**PROBLEM DETAILS:**
Give again, exactly as they appear, only the lines from the one containing "min in group" through the last line of the material below.

**SOURCE RECORDS:**
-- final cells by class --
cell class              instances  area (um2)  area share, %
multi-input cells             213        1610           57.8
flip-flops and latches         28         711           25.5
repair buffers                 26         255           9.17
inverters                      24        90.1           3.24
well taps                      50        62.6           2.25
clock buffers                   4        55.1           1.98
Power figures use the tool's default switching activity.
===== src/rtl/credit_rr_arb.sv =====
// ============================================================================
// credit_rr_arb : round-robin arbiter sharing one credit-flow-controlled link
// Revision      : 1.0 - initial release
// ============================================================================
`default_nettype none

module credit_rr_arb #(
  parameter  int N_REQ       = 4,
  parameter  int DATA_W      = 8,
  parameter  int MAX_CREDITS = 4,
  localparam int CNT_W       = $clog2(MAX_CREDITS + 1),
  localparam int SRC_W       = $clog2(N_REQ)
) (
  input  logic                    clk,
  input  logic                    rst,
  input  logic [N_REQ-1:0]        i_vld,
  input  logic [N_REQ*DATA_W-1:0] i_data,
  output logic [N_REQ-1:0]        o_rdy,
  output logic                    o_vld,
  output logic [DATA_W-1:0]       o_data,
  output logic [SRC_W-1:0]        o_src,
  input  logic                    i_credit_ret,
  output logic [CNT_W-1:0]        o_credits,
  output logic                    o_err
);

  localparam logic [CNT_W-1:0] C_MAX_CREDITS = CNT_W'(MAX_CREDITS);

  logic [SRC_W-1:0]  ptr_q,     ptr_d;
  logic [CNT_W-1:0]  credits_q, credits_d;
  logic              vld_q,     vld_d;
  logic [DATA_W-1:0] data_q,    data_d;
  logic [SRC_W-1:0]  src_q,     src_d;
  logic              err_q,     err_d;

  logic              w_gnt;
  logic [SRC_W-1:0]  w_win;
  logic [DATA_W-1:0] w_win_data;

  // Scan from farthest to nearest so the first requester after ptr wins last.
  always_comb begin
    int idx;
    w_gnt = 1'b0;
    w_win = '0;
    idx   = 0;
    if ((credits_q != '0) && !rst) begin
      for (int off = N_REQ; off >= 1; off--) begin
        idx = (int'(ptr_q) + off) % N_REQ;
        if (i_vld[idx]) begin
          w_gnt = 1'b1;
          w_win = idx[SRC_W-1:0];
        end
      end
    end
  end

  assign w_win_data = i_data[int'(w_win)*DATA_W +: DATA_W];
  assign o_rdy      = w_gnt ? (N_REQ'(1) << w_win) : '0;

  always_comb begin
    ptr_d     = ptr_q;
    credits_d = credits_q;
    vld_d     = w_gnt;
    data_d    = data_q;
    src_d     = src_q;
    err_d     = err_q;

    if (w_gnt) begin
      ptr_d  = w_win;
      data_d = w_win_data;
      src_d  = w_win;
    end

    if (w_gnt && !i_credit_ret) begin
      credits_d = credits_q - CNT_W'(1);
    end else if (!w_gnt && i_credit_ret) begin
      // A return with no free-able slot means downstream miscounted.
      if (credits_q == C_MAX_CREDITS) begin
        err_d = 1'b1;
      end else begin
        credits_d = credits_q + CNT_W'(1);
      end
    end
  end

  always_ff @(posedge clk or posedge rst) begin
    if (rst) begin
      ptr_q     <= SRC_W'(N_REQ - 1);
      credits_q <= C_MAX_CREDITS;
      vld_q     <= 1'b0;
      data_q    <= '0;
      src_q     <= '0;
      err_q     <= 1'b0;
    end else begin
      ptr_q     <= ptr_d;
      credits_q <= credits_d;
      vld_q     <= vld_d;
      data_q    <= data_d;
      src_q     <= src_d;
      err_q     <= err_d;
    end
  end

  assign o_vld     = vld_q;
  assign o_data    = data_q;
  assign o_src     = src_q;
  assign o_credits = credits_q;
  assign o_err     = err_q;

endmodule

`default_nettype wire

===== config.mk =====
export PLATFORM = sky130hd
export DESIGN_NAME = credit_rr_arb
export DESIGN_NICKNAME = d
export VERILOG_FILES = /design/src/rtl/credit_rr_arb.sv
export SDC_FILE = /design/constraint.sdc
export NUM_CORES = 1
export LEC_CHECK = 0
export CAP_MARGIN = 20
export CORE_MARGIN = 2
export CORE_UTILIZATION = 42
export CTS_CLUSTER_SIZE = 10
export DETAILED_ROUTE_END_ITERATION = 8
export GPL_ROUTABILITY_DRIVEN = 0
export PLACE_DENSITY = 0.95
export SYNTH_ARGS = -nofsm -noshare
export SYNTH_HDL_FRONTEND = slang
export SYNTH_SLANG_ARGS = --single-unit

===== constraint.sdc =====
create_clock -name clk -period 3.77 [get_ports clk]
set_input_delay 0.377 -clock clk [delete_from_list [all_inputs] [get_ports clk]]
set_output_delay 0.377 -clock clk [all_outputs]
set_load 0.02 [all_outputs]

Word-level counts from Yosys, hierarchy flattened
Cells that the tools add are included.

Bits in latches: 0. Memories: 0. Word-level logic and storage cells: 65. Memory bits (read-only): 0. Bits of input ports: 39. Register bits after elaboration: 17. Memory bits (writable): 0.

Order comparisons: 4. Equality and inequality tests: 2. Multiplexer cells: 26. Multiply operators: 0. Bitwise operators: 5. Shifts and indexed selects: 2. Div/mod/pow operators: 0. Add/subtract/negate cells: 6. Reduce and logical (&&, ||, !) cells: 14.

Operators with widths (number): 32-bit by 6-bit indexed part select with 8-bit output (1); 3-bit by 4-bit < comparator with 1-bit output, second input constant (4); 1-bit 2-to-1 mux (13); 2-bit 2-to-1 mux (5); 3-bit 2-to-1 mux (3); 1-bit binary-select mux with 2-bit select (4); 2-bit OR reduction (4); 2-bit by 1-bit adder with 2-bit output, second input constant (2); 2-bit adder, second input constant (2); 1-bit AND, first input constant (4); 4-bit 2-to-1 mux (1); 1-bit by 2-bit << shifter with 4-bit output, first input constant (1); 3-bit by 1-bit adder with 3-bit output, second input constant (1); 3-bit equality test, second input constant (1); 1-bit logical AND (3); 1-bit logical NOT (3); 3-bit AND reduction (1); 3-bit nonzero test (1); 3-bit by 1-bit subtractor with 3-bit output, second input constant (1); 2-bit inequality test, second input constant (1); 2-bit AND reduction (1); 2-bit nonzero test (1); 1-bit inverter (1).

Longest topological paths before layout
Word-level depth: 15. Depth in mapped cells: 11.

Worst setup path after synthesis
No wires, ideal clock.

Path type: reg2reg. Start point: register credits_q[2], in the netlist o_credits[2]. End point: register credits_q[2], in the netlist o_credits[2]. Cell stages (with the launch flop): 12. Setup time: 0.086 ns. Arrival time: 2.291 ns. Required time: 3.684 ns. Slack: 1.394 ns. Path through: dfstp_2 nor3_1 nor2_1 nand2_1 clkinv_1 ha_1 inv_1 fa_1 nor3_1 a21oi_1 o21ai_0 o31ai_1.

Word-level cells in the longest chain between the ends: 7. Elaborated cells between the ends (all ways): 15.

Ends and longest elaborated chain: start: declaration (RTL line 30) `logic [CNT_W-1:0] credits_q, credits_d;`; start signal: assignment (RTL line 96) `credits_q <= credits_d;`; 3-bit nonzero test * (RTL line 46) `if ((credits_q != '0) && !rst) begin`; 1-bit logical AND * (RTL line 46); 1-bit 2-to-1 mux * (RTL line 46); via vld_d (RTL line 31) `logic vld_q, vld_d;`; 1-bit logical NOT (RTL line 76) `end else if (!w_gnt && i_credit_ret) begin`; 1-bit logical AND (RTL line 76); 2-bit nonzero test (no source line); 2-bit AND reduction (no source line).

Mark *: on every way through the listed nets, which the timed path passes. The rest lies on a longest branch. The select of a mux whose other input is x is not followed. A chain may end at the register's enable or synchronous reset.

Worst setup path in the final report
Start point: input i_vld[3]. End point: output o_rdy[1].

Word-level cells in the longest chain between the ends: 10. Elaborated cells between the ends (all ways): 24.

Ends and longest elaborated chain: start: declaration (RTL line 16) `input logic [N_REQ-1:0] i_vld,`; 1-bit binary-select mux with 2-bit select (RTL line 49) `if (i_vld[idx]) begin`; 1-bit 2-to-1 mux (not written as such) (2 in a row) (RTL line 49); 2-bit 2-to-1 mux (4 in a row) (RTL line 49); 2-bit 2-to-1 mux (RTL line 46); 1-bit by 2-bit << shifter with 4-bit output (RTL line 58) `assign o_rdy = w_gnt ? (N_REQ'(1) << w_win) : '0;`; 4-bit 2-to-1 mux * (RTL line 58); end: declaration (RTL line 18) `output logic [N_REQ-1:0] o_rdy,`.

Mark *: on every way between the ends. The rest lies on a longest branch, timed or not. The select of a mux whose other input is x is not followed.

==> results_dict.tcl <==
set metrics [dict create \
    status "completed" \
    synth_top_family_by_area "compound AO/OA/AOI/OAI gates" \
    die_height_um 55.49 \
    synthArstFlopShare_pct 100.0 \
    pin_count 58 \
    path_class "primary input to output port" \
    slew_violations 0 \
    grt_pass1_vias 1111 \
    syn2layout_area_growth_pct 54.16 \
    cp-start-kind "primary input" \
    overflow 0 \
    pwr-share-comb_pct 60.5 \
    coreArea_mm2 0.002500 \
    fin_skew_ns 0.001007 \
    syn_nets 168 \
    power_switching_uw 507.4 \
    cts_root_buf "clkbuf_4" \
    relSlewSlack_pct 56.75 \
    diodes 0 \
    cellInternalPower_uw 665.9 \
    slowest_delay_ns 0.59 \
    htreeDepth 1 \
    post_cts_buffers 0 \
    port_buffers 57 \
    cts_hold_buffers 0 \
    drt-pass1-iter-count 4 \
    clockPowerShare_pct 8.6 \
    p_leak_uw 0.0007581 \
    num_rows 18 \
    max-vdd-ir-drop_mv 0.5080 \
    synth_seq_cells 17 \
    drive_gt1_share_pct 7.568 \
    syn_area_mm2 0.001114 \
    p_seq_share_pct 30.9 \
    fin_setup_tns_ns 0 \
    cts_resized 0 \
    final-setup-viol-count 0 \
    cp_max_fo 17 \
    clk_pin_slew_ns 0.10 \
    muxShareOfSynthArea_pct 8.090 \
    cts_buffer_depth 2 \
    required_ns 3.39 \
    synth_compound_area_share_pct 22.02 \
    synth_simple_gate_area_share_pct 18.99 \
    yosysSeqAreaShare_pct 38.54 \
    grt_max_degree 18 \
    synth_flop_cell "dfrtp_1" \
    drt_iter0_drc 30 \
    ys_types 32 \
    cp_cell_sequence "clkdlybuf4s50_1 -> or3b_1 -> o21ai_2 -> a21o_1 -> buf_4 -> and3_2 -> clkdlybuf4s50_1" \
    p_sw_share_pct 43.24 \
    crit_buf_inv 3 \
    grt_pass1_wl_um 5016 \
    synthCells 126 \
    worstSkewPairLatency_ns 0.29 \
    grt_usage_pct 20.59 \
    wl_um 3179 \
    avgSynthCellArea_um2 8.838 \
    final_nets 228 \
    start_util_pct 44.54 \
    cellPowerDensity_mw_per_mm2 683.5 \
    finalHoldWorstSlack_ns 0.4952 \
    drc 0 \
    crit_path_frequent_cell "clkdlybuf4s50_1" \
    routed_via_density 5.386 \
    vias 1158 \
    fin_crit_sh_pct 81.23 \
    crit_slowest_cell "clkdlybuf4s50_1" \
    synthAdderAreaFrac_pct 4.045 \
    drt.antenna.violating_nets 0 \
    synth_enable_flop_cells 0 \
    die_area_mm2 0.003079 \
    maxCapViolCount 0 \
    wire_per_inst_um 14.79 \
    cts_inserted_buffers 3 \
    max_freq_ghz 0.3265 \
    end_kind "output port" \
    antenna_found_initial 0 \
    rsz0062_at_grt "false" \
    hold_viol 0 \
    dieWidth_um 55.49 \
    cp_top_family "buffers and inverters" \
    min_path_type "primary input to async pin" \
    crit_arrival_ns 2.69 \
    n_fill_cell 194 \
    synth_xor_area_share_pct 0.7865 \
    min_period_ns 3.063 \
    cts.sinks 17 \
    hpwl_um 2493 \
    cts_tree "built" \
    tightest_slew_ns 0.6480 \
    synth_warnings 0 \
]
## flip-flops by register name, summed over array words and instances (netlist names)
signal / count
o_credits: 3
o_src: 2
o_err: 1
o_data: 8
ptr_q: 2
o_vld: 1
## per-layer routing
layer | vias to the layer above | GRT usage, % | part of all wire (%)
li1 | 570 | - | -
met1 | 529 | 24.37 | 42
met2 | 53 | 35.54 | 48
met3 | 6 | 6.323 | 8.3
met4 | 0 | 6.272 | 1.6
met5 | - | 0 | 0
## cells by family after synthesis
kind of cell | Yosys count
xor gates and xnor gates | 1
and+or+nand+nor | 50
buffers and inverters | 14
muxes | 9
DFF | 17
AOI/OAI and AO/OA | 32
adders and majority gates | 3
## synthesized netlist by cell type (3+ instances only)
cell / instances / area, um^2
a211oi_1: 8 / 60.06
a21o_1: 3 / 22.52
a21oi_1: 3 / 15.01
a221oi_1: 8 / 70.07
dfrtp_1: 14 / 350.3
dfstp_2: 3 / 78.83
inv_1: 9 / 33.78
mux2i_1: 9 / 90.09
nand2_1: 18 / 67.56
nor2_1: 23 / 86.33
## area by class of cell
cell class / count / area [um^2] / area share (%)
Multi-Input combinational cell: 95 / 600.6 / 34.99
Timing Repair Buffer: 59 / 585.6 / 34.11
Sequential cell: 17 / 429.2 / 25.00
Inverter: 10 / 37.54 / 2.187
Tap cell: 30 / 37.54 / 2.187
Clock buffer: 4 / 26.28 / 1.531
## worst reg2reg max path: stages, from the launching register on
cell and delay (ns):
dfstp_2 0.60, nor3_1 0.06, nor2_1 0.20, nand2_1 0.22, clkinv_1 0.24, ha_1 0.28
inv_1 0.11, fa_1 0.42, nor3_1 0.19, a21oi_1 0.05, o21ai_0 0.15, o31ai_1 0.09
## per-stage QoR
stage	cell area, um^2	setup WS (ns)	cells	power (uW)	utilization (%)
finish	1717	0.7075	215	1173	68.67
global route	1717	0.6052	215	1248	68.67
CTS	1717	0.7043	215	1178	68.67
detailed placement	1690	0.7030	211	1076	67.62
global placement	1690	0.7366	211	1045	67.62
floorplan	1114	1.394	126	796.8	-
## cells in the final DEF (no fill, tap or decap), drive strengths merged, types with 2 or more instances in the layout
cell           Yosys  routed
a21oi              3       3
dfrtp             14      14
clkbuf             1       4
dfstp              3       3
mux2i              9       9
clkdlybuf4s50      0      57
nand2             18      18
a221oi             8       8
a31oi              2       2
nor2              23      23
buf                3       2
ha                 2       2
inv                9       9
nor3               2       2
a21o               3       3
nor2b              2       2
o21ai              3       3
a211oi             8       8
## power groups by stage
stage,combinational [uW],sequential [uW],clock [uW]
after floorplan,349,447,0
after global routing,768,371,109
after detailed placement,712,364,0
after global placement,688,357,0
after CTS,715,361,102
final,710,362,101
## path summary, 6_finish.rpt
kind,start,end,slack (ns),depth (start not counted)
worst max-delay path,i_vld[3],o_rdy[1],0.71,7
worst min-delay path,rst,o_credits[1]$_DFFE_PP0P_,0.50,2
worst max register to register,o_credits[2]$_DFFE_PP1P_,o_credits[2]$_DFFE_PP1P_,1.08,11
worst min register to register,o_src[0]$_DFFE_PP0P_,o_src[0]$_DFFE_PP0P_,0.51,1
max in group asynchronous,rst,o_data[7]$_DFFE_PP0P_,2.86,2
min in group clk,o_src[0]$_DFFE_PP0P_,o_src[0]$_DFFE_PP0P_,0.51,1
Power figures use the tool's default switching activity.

**COMPLETED EXERCISE:**
min in group clk,o_src[0]$_DFFE_PP0P_,o_src[0]$_DFFE_PP0P_,0.51,1
Power figures use the tool's default switching activity.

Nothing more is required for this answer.